There has been an unconsiderable observation made about the essential concern of money that has been received by David not through any gift but through significant outflow of cash. David makes this reflection of cash all from his salary that has been earned after service to any particular sector.The conditional proof obviously says that the reimbursement is done on record with check, in this manner, in the annual assessment form it must be considered as a loan. In consideration to the Australian Taxation law, the reflection of exchange made between David and Patrick should be highlighted through legal papers. These legal papers should include reflected government forms depicting a concerned analysis of all transaction details.

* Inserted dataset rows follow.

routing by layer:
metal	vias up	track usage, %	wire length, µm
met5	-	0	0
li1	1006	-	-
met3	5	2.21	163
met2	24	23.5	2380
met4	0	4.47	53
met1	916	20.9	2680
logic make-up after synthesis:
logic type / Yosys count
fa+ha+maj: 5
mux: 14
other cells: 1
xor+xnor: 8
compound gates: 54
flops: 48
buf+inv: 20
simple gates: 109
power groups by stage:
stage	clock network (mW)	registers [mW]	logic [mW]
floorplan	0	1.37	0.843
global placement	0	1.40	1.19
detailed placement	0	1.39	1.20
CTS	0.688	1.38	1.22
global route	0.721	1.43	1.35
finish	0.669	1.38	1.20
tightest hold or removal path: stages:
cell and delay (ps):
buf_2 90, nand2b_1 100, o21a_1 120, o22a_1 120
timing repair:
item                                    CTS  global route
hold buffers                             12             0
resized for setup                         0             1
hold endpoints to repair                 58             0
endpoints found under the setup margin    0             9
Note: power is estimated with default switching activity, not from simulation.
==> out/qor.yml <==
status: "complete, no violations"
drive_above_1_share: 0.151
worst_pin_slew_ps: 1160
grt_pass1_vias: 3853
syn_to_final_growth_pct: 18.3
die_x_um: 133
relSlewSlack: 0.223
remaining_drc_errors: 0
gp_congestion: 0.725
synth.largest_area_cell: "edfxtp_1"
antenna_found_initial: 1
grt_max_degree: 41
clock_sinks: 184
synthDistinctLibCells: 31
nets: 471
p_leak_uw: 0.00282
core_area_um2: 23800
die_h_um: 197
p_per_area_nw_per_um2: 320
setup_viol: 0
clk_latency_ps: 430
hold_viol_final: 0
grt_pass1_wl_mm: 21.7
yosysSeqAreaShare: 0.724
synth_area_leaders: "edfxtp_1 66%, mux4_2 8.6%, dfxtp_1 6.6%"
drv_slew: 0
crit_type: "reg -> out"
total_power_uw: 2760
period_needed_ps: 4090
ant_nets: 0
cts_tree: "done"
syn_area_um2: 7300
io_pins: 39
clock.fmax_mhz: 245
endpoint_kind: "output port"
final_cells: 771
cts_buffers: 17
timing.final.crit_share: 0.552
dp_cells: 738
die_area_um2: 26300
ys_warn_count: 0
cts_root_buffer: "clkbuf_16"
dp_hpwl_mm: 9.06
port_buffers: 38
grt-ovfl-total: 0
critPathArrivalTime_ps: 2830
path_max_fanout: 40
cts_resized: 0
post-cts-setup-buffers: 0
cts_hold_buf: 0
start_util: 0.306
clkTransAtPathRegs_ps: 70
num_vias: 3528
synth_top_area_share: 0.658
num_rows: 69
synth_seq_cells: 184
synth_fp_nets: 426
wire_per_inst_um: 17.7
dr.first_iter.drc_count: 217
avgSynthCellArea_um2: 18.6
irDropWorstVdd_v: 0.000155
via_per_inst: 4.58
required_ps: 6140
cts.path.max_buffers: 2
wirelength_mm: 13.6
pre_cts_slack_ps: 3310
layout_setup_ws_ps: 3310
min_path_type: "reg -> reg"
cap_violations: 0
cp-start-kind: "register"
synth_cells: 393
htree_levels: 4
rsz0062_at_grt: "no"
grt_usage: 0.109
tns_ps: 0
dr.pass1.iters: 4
$ cat src/rtl/word_stream_collector.sv
`default_nettype none
// ============================================================================
// Module      : word_stream_collector
// Description : Consumer end of a request-paced word stream. Issues one
//               request pulse per word, assembles one BITS_IN_NUM-bit number
//               from BITS_IN_NUM/REGISTER_SIZE words in an inferred RAM and
//               holds it behind a 1-cycle-latency random-access read port
//               until downstream logic releases it.
//               Optional macro WORD_COLLECTOR_TIMEOUT_EN adds a watchdog
//               that abandons a stalled collection after TIMEOUT_CYCLES
//               idle waiting cycles and raises a sticky timeout_out flag.
// Revision    : 1.0 - initial release
// ============================================================================
module word_stream_collector #(
    parameter int  BITS_IN_NUM    = 4096,
    parameter int  REGISTER_SIZE  = 32,
    parameter int  TIMEOUT_CYCLES = 1024,
    localparam int NUM_WORDS      = BITS_IN_NUM / REGISTER_SIZE,
    localparam int ADDR_SIZE      = $clog2(NUM_WORDS)
) (
    input  logic                     clk_in,
    input  logic                     rst_in,
    input  logic                     start_in,
    input  logic [REGISTER_SIZE-1:0] data_in,
    input  logic                     data_valid_in,
    output logic                     data_consumed_out,
    output logic                     number_ready_out,
    input  logic [ADDR_SIZE-1:0]     read_addr_in,
    output logic [REGISTER_SIZE-1:0] read_data_out,
    input  logic                     release_in,
    output logic                     busy_out,
    output logic [ADDR_SIZE:0]       word_count_out
`ifdef WORD_COLLECTOR_TIMEOUT_EN
    ,
    output logic                     timeout_out
`endif
);

    // ------------------------------------------------------------------------
    // Constants
    // ------------------------------------------------------------------------
    localparam int c_CNT_W = ADDR_SIZE + 1;

    localparam logic [1:0] c_ST_IDLE      = 2'd0;
    localparam logic [1:0] c_ST_REQUEST   = 2'd1;
    localparam logic [1:0] c_ST_WAIT_WORD = 2'd2;
    localparam logic [1:0] c_ST_HOLD      = 2'd3;

    // Count value at which the word being accepted is the final one
    localparam logic [c_CNT_W-1:0] c_LAST_IDX  = c_CNT_W'(NUM_WORDS - 1);
    localparam logic [c_CNT_W-1:0] c_NUM_WORDS = c_CNT_W'(NUM_WORDS);

    // ------------------------------------------------------------------------
    // Declarations
    // ------------------------------------------------------------------------
    logic [1:0]               r_state;
    logic [1:0]               w_state_next;
    logic [c_CNT_W-1:0]       r_count;
    logic                     w_start_accept;
    logic                     w_word_accept;
    logic                     w_last_word;
    logic                     w_wr_en;
    logic                     w_timeout_hit;
    logic [REGISTER_SIZE-1:0] r_mem [NUM_WORDS];

    // A start is only honoured from IDLE; a word is only taken while a
    // request is outstanding (REQUEST or WAIT_WORD).
    assign w_start_accept = (r_state == c_ST_IDLE) && start_in;
    assign w_word_accept  = data_valid_in &&
                            ((r_state == c_ST_REQUEST) || (r_state == c_ST_WAIT_WORD));
    assign w_last_word    = (r_count == c_LAST_IDX);

    // ------------------------------------------------------------------------
    // Optional watchdog
    // ------------------------------------------------------------------------
`ifdef WORD_COLLECTOR_TIMEOUT_EN
    localparam int c_TO_W = $clog2(TIMEOUT_CYCLES + 1);
    localparam logic [c_TO_W-1:0] c_TO_LAST = c_TO_W'(TIMEOUT_CYCLES - 1);

    logic [c_TO_W-1:0] r_to_cnt;
    logic              r_timeout;

    // Fires on the cycle that would bring the idle-wait count to the limit
    assign w_timeout_hit = (r_state == c_ST_WAIT_WORD) && !data_valid_in &&
                           (r_to_cnt == c_TO_LAST);

    // Idle-wait counter: cleared by every request pulse, advanced by each
    // WAIT_WORD cycle in which the producer stays silent.
    always_ff @(posedge clk_in) begin
        if (rst_in) begin
            r_to_cnt <= '0;
        end else if (r_state == c_ST_REQUEST) begin
            r_to_cnt <= '0;
        end else if ((r_state == c_ST_WAIT_WORD) && !data_valid_in) begin
            r_to_cnt <= r_to_cnt + 1'b1;
        end
    end

    // Sticky timeout flag, cleared only by a fresh accepted start or reset
    always_ff @(posedge clk_in) begin
        if (rst_in) begin
            r_timeout <= 1'b0;
        end else if (w_start_accept) begin
            r_timeout <= 1'b0;
        end else if (w_timeout_hit) begin
            r_timeout <= 1'b1;
        end
    end

    assign timeout_out = r_timeout;
`else
    logic w_unused_timeout_cfg;

    // Without the watchdog a stalled producer is waited on indefinitely;
    // the limit parameter is kept referenced so every build elaborates alike.
    assign w_timeout_hit        = 1'b0;
    assign w_unused_timeout_cfg = (TIMEOUT_CYCLES > 0);
`endif

    // ------------------------------------------------------------------------
    // Control FSM
    // ------------------------------------------------------------------------

    // State register
    always_ff @(posedge clk_in) begin
        if (rst_in) begin
            r_state <= c_ST_IDLE;
        end else begin
            r_state <= w_state_next;
        end
    end

    // Next-state logic; a word seen in REQUEST counts as the awaited word so
    // a producer answering in the same cycle is paced one word per pulse.
    always_comb begin
        w_state_next = r_state;
        case (r_state)
            c_ST_IDLE: begin
                if (start_in) begin
                    w_state_next = c_ST_REQUEST;
                end
            end
            c_ST_REQUEST: begin
                if (data_valid_in) begin
                    w_state_next = w_last_word ? c_ST_HOLD : c_ST_REQUEST;
                end else begin
                    w_state_next = c_ST_WAIT_WORD;
                end
            end
            c_ST_WAIT_WORD: begin
                if (data_valid_in) begin
                    w_state_next = w_last_word ? c_ST_HOLD : c_ST_REQUEST;
                end else if (w_timeout_hit) begin
                    w_state_next = c_ST_IDLE;
                end
            end
            c_ST_HOLD: begin
                if (release_in) begin
                    w_state_next = c_ST_IDLE;
                end
            end
            default: begin
                w_state_next = c_ST_IDLE;
            end
        endcase
    end

    // Moore outputs plus the storage write strobe
    always_comb begin
        data_consumed_out = (r_state == c_ST_REQUEST);
        number_ready_out  = (r_state == c_ST_HOLD);
        busy_out          = (r_state != c_ST_IDLE);
        w_wr_en           = w_word_accept && !rst_in;
    end

    // ------------------------------------------------------------------------
    // Datapath
    // ------------------------------------------------------------------------

    // Word counter: cleared by an accepted start, advanced per stored word,
    // left untouched in HOLD and after a watchdog abort for debug visibility.
    always_ff @(posedge clk_in) begin
        if (rst_in) begin
            r_count <= '0;
        end else if (w_start_accept) begin
            r_count <= '0;
        end else if (w_wr_en) begin
            r_count <= r_count + 1'b1;
        end
    end

    assign word_count_out = r_count;

    // Storage write port; contents deliberately survive reset
    always_ff @(posedge clk_in) begin
        if (w_wr_en) begin
            r_mem[r_count[ADDR_SIZE-1:0]] <= data_in;
        end
    end

    // Registered read port, read-first against a same-cycle write
    generate
        if ((1 << ADDR_SIZE) == NUM_WORDS) begin : g_rd_pow2
            always_ff @(posedge clk_in) begin
                if (rst_in) begin
                    read_data_out <= '0;
                end else begin
                    read_data_out <= r_mem[read_addr_in];
                end
            end
        end else begin : g_rd_bounded
            // Addresses past the last word read back as zero
            always_ff @(posedge clk_in) begin
                if (rst_in) begin
                    read_data_out <= '0;
                end else if ({1'b0, read_addr_in} < c_NUM_WORDS) begin
                    read_data_out <= r_mem[read_addr_in];
                end else begin
                    read_data_out <= '0;
                end
            end
        end
    endgenerate

endmodule
`default_nettype wire
$ cat src/rtl/pio_pkg.sv
// Shared constants for the debounced PIO peripheral: register word
// addresses, edge-capture modes and the debounce counter sizing helper.
package pio_pkg;

  localparam logic [2:0] PIO_ADDR_DATA_IN  = 3'd0;
  localparam logic [2:0] PIO_ADDR_DATA_OUT = 3'd1;
  localparam logic [2:0] PIO_ADDR_IRQ_MASK = 3'd2;
  localparam logic [2:0] PIO_ADDR_EDGE_CAP = 3'd3;
  localparam logic [2:0] PIO_ADDR_OUT_SET  = 3'd4;
  localparam logic [2:0] PIO_ADDR_OUT_CLR  = 3'd5;

  localparam int EDGE_RISE = 0;
  localparam int EDGE_FALL = 1;
  localparam int EDGE_ANY  = 2;

  // Counter must hold DEBOUNCE_CYCLES-1; never narrower than one bit.
  function automatic int pio_cnt_width(input int cycles);
    return (cycles > 1) ? $clog2(cycles) : 1;
  endfunction

endpackage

As an issue of the reality Patrick calculation which reflect such exchanges in a bifurcation of two way, one being in the credit calendar of the underlying sum which being the vital sum or $ 52000. Income in the compensation clarification as a segment of interest got by uprightness of giving credit paying little respect to how the no understanding is made. Regardless of the way that the development was given to the relative for this circumstance being the kid. On the other hand, it is essential to fathom that the credit requires a dimension critical to be paid and the base rate is to be paid at 5% credit (ASIC, 2019).
Further, such intrigue is referenced as a lawful salary while documenting the hotel return. In this way, the child pays an extra measure of five percent which being no more under the legitimate condition when no loan cost is guaranteed. The extra credit pay got for $ 2600 which from the above elucidation is a certified assessable pay and ought to be consider while following through on the administrative commitment on the compensation. In reflection to the cost that has to be paid on such compensation ought to be connected with real time factors. This is including the development provider which specifically includes an individual, trust or any association firm of business. In clear words charge rate qualified will be relative to the obligation rate considered on such order of the compensation social affairs. Consequently, precisely the entirety given to David is considered as a development in spite of the way that it isn’t in comprehension, and the other being that the interest pay is to be referenced and which must be legally taxable.
paper gives an extraordinary in sight about the Australian tax assessment
framework and how different wording are translated and reflected in a specific
set way and a recommended procedure. The three questions place a definite
identification of the different income calculation. It has been identified that
almost all necessary returns are being calculated through different context of
ASIC, 2019. Loans involving family & friends, ASIC. Available At: https://www.moneysmart.gov.au/borrowing-and-credit/borrowing-basics/loans-involving-family-and-friends
ATO, 2019, IT 2639, ATO.Available At: Punjabassignmenthelp.com
ATO, 2019, Working out your capital gain or loss, ATO. Available At: https://www.ato.gov.au/General/Capital-gains-tax/Working-out-your-capital-gain-or-loss/Working-out-your-capital-gain/The-indexation-method-of-calculating-your-capital-gain/
Braithwaite, V., (2017). Taxing democracy: Understanding tax avoidance and evasion. Ed. 5th Abingdon: Routledge.